== What is being asked ==
Take the records below from their first line to the line with "## layer usage", and restate those lines word for word.

[Material to process]

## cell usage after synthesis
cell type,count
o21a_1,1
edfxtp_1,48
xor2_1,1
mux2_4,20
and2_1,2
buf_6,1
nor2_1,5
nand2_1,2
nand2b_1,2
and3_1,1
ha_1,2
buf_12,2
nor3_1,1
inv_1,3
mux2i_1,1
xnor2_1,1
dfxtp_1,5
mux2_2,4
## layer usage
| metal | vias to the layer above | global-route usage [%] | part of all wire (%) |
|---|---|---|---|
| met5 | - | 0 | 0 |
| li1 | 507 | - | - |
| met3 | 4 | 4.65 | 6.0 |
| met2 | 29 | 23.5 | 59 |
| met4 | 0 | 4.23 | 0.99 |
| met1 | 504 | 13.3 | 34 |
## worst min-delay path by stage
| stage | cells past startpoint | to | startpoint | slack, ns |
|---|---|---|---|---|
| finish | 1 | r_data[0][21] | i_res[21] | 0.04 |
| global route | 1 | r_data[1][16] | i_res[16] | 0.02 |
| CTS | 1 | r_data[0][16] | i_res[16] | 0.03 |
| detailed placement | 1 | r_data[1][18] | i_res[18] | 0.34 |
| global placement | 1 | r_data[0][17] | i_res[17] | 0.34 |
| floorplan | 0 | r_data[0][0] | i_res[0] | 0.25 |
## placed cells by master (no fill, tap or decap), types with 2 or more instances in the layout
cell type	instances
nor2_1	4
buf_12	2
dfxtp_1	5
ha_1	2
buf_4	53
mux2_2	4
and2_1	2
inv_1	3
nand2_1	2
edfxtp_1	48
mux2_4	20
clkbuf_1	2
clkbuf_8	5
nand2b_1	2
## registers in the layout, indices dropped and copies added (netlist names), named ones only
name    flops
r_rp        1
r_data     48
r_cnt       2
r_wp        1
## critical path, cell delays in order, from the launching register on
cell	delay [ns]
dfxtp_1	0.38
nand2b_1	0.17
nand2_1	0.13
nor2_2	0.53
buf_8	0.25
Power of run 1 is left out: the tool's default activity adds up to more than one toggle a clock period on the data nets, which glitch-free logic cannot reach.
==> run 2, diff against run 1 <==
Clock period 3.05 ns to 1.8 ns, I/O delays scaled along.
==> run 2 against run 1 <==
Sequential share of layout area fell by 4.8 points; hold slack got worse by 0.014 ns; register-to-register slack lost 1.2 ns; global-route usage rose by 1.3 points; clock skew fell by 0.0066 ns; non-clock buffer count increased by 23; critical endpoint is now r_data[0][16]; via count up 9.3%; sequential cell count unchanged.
File: config.mk
export PLATFORM = sky130hd
export DESIGN_NAME = plcl_fifo
export DESIGN_NICKNAME = d
export VERILOG_FILES = /design/src/rtl/plcl_pkg.sv /design/src/rtl/plcl_fifo.sv
export SDC_FILE = /design/constraint.sdc
export NUM_CORES = 1
export LEC_CHECK = 0
export ABC_AREA = 1
export BUFFER_PORTS_ARGS = -buffer_cell sky130_fd_sc_hd__buf_4
export CORE_MARGIN = 3
export CORE_UTILIZATION = 57
export DETAILED_ROUTE_END_ITERATION = 6
export PLACE_DENSITY = 0.85
export RECOVER_POWER = 25
export SETUP_SLACK_MARGIN = 0.2
export SLEW_MARGIN = 30
export SYNTH_ARGS = -nofsm -noshare
export SYNTH_HDL_FRONTEND = slang
export SYNTH_SLANG_ARGS = --single-unit
File: constraint.sdc
create_clock -name clk -period 7.5 [get_ports clk]
set_clock_uncertainty 0.1 [all_clocks]
set_input_delay 0.75 -clock clk [delete_from_list [all_inputs] [get_ports clk]]
set_output_delay 0.75 -clock clk [all_outputs]
set_load 0.005 [all_outputs]
## src/rtl/plcl_pkg.sv

```systemverilog
// Shared types and constants for the piecewise linear curve lookup unit.
// No dependencies; every other rtl file refers to this package by scoped names.
`timescale 1ns / 1ps
`default_nettype none
package plcl_pkg;

  // Curve table geometry
  localparam int TABLE_DEPTH = 64;
  localparam int AW          = $clog2(TABLE_DEPTH);
  localparam int CNT_W       = $clog2(TABLE_DEPTH + 1);

  // Queue between front and back
  localparam int QUEUE_DEPTH = 2;
  localparam int QPTR_W      = $clog2(QUEUE_DEPTH);
  localparam int QCNT_W      = $clog2(QUEUE_DEPTH + 1);

  // Divider: quotient bits produced one per cycle
  localparam int DIV_STEPS   = 32;
  localparam int DIV_CNT_W   = $clog2(DIV_STEPS);

  // Request type codes
  localparam logic REQ_WRITE = 1'b0;
  localparam logic REQ_QUERY = 1'b1;

  // Configuration register indexes
  localparam logic CFG_IGNITION = 1'b0;
  localparam logic CFG_COUNT    = 1'b1;

  // Result region codes
  localparam logic [1:0] REGION_NONE   = 2'd0;
  localparam logic [1:0] REGION_EXACT  = 2'd1;
  localparam logic [1:0] REGION_INTERP = 2'd2;
  localparam logic [1:0] REGION_HOLD   = 2'd3;

  // Command classes queued by the front
  typedef enum logic [1:0] {
    CMD_WRITE,
    CMD_QUERY,
    CMD_ZERO
  } cmd_t;

  typedef struct packed {
    cmd_t          kind;
    logic [AW-1:0] idx;
    logic [31:0]   a;   // point time, or relative query time
    logic [31:0]   b;   // point thrust
  } queue_entry_t;

  typedef enum logic [2:0] {
    BK_IDLE,
    BK_CHECK,
    BK_MUL,
    BK_DIV,
    BK_SUM,
    BK_DONE
  } back_state_t;

endpackage
`default_nettype wire

```

## src/rtl/plcl_front.sv

```systemverilog
// Front end: accepts requests, tracks the largest written time and classifies queries.
// Depends on plcl_pkg.
`timescale 1ns / 1ps
`default_nettype none
module plcl_front (
  input  wire logic                  clk,
  input  wire logic                  rst_n,
  input  wire logic                  accept,
  input  wire logic                  in_req_type,
  input  wire logic [5:0]            in_point_index,
  input  wire logic [31:0]           in_point_time,
  input  wire logic [31:0]           in_point_thrust,
  input  wire logic [31:0]           in_query_time,
  input  wire logic [31:0]           ignition_time,
  output logic                       push,
  output plcl_pkg::queue_entry_t     entry
);

  logic [31:0] latest_time_r, latest_time_nxt;
  logic [32:0] rel_time;
  logic        idx_ok;
  logic        out_of_range;

  // Relative time and range check against the largest written time
  assign rel_time     = {in_query_time[31], in_query_time} - {ignition_time[31], ignition_time};
  assign out_of_range = rel_time[32] ||
                        ($signed(rel_time) > $signed({latest_time_r[31], latest_time_r}));
  assign idx_ok       = 32'(in_point_index) < plcl_pkg::TABLE_DEPTH;

  // Classify the request into a queue entry
  always_comb begin
    entry.idx  = plcl_pkg::AW'(in_point_index);
    entry.b    = in_point_thrust;
    push       = 1'b0;
    latest_time_nxt = latest_time_r;
    if (in_req_type == plcl_pkg::REQ_WRITE) begin
      entry.kind = plcl_pkg::CMD_WRITE;
      entry.a    = in_point_time;
      if (accept && idx_ok) begin
        push = 1'b1;
        if ($signed(in_point_time) > $signed(latest_time_r)) begin
          latest_time_nxt = in_point_time;
        end
      end
    end else begin
      entry.kind = out_of_range ? plcl_pkg::CMD_ZERO : plcl_pkg::CMD_QUERY;
      entry.a    = rel_time[31:0];
      push       = accept;
    end
  end

  // Hold the largest time written since reset
  always_ff @(posedge clk) begin
    if (!rst_n) begin
      latest_time_r <= '0;
    end else begin
      latest_time_r <= latest_time_nxt;
    end
  end

endmodule
`default_nettype wire

```

## config.mk

```make
export PLATFORM = sky130hd
export DESIGN_NAME = plcl_front
export DESIGN_NICKNAME = d
export VERILOG_FILES = /design/src/rtl/plcl_pkg.sv /design/src/rtl/plcl_front.sv
export SDC_FILE = /design/constraint.sdc
export NUM_CORES = 1
export LEC_CHECK = 0
export BUFFER_PORTS_ARGS = -buffer_cell sky130_fd_sc_hd__clkbuf_2
export CAP_MARGIN = 20
export CORE_MARGIN = 4
export CORE_UTILIZATION = 45
export DETAILED_ROUTE_END_ITERATION = 10
export PLACE_DENSITY = 0.74
export SYNTH_ARGS = -nofsm -noshare
export SYNTH_HDL_FRONTEND = slang
export SYNTH_SLANG_ARGS = --single-unit
```

## constraint.sdc

```tcl
create_clock -name clk -period 8.93 [get_ports clk]
set_clock_uncertainty 0.1 [all_clocks]
set_input_delay 1.3395 -clock clk [delete_from_list [all_inputs] [get_ports clk]]
set_output_delay 1.3395 -clock clk [all_outputs]
set_load 0.005 [all_outputs]
```

==> results by group <==
Run status
  – Status: finished clean

Timing
  – Final worst path period share: 0.752
  – Rel. slew slack: 0.591
  – # setup viols final: 0
  – RSZ-0062 raised after global routing: no
  – Fmax: 149 MHz
  – Worst setup margin: ~2.2 ns
  – Setup TNS: 0 ns
  – Tightest Pin Transition: 0.611 ns
  – Final Critical Period: roughly 6.7 ns
  – Final Hold Vio Count: 0
  – Max-slew violations: 0

Layout
  – Ant. Diodes: 0
  – Area of the multi-input gates: slightly above 4000 sq um
  – Sequential cell area: around 640 sq um
  – Final instance area: 6030 sq um
  – Commonest non-fill, non-tap cell in the layout: clkbuf_2
  – Fillers: about 1,100
  – Layout cells sized above 1: 0.242
  – Max reg flops: 32
  – Largest regs: latest_time_r x32
  – Top reg by flops: latest_time_r
  – Area delta synth->final: 11.7%
  – Commonest cells after routing, fill and taps aside: clkbuf_2, ha_1, nand2_1
  – Final #Nets: between 1,000 and 1,500
  – Final core utilization: 0.521

Drt
  – Drt pass-1 iters: 5
  – Routed vias: 4,948
  – DRT iter0 DRCs: roughly 240
  – Final ANT Viol Nets: 0
  – Vias/cell: about 5.4
  – Total Wirelength: around 14 mm
  – DRC: 0
  – Post-DR wirelength/cell: 14.7 um

Floorplan
  – Core box area: 11,600 sq um
  – Die width: about 120 um
  – Io pins: 211
  – Full die area: roughly 14,000 sq um
  – Initial Utilization: 0.466
  – # rows: 39
  – Height of the die: 117 um

Logic synthesis
  – Synth top area share: 0.225
  – Synth Area in Compound Gates: 0.198
  – Synthesized flop and latch total: 32
  – Main synth FF type: dfxtp_1
  – Synth Net Count: approximately 930
  – Synthesized area: about 5400 sq um
  – Mux contribution to synthesized area: 0.116
  – Top cells by area, synth: ha_1, dfxtp_1, nand2_1, buf_4, mux2i_1
  – Area share of xor/xnor cells in the synthesized design: 0.0452
  – Syn Inst Count: around 690
  – Largest family of logic cells by synthesized area: adder cells
  – Syn_area_per_cell: about 8 sq um
  – Syn. warnings: 0
  – Post-synth cell types: 67
  – Area share of fa/ha/maj cells after synthesis: 0.229
  – Simple-gate share of the synthesized area: 0.165
  – Async S/R FF share, synth: 0
  – Number of synthesized flops with an enable pin: 0
  – Seq/Total Area, Yosys: 0.119
  – Post-synth top area cell: ha_1

Clocking
  – Reg clk slew, reported paths: 0.06 ns
  – CTS Sinks: 32
  – Clk root buf: clkbuf_16
  – Post-CTS Setup Inserts: 0
  – CTS buffer count: 5
  – H-tree depth: 2
  – Hold buffers post-CTS: 0
  – CTS Buffer Depth: 2
  – CTS tree: yes
  – Cts repair resizes: 0
  – Clk_lat worst skew: roughly 0.28 ns

Worst setup path
  – CP max stage cell: a211oi_2
  – Startpoint Class: input pin
  – Depth of the worst register-to-register path: 11
  – Crit. End Element: primary output
  – Worst path cell trace: clkbuf_2, inv_1, ha_1, inv_1, fa_1, a21o_1, nand4_1, a211oi_2, o211ai_1, a21oi_1, nor2_1, xnor2_1, ha_1, nand4_1, or3_1, o21ai_0, a211oi_1, o32ai_1, a22oi_1, and2_1, clkbuf_2
  – CP arrival: around 5.3 ns
  – RR Endpoint: latest_time_r[30]
  – Crit path to: entry[70]
  – Reg-to-reg setup timing slack: ~5.8 ns
  – Worst stage delay on the critical path: 0.41 ns
  – Crit path required time: approximately 7.5 ns
  – Worst setup path start: in_query_time[0]
  – Critical R2R Launch: latest_time_r[5]
  – Kind of critical path: in2out
  – Crit path max fanout: 3

Pwr
  – P per Cell Area: 120 nW/um^2
  – Total leakage power: between 3 and 4 nW
  – Max IR drop VDD: 0.0785 mV

Placement
  – DP Worst Slack: around 2.3 ns
  – IO Port Bufs: 134
  – RD Place Congestion: roughly 0.91
  – DP HPWL: 11.3 mm
  – Area after DPL: ~5900 sq um

Global route
  – Total Routing Usage GR: 0.191
  – First-pass GRT wire length: between 20 and 25 mm
  – Largest net degree at the start of global routing: 39
  – GRT overflow: 0
  – Initial antenna violation count: 0
  – Vias in the first global route: roughly 4,700

Run
  – Max Cap Viol: 0

Hold path
  – Hold Crit Class: reg2reg
[worst max-delay path, delay by kind of cell]
family | cells | cell delay, ns
XOR/XNOR | 1 | 0.17
AO/OA/AOI/OAI | 8 | 1.80
AND/OR/NAND/NOR | 5 | 1.00
adder cells (fa/ha/maj) | 3 | 0.70
buffers and inverters | 4 | 0.28
[worst min-delay path by stage]
stage,cells after the start,endpoint,from,slack [ns]
2_1_floorplan,2,latest_time_r[10],latest_time_r[10],0.34
3_3_place_gp,2,latest_time_r[14],latest_time_r[14],0.35
3_5_place_dp,2,latest_time_r[27],latest_time_r[27],0.35
4_1_cts,2,latest_time_r[27],latest_time_r[27],0.36
5_1_grt,2,latest_time_r[3],latest_time_r[3],0.38
6_report,2,latest_time_r[27],latest_time_r[27],0.36
[power breakdown]
group / internal [mW] / leakage [nW] / switching, mW / total (mW)
Sequential: 0.151 / 0.261 / 0.00387 / 0.155
Combinational: 0.182 / 2.78 / 0.210 / 0.392
Clock: 0.111 / 0.0701 / 0.0658 / 0.177
Total: 0.444 / 3.11 / 0.280 / 0.723
[synth_stat cells (3+ instances only)]
| cell | count |
|---|---|
| ha_1 | 97 |
| nand2_1 | 93 |
| inv_1 | 74 |
| buf_4 | 44 |
| a21oi_1 | 43 |
| a21o_1 | 32 |
| dfxtp_1 | 32 |
| mux2i_1 | 32 |
| mux2_2 | 25 |
| nor2_1 | 25 |
| o21ai_0 | 20 |
| nand4_1 | 18 |
| xnor2_1 | 16 |
| clkbuf_1 | 13 |
| xor2_1 | 10 |
| and3_1 | 8 |
| nand3_1 | 8 |
| o21a_1 | 8 |
| a31oi_1 | 7 |
| nor3_1 | 7 |
| nor2b_1 | 6 |
| o211ai_1 | 6 |
| and2_1 | 4 |
| a211oi_1 | 3 |
| a21o_2 | 3 |
| nand2b_1 | 3 |
| o21bai_1 | 3 |
| o22ai_1 | 3 |
| o31ai_1 | 3 |
[routing by layer]
| metal | track usage | part of all wire |
|---|---|---|
| met3 | 0.0288 | 0.061 |
| met5 | 0 | 0 |
| met1 | 0.260 | 0.48 |
| met2 | 0.320 | 0.45 |
| met4 | 0.0396 | 0.012 |
[logic make-up (layout without fill, tap and decap cells)]
group | Yosys count | count (layout)
mux | 59 | 59
compound gates | 156 | 156
fa+ha+maj | 98 | 98
flops | 32 | 32
xor+xnor | 27 | 27
buf+inv | 134 | 219
simple gates | 186 | 186
[per-stage QoR]
step,std cells,total power [mW],hold WS [ns]
floorplan,692,0.444,0.338
global placement,911,0.542,0.345
detailed placement,912,0.545,0.354
CTS,920,0.727,0.362
global route,920,0.783,0.375
finish,920,0.723,0.359
[layout make-up]
class | instances | share of cell area
Clock buffer | 7 | 0.0237
Clock inverter | 1 | 0.00125
Inverter | 74 | 0.0461
Multi-Input combinational cell | 526 | 0.676
Sequential cell | 32 | 0.106
Tap cell | 143 | 0.0297
Timing Repair Buffer | 137 | 0.117
(Power assumes the default switching activity.)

[/Material to process]

== Expected answer ==
## cell usage after synthesis
cell type,count
o21a_1,1
edfxtp_1,48
xor2_1,1
mux2_4,20
and2_1,2
buf_6,1
nor2_1,5
nand2_1,2
nand2b_1,2
and3_1,1
ha_1,2
buf_12,2
nor3_1,1
inv_1,3
mux2i_1,1
xnor2_1,1
dfxtp_1,5
mux2_2,4
## layer usage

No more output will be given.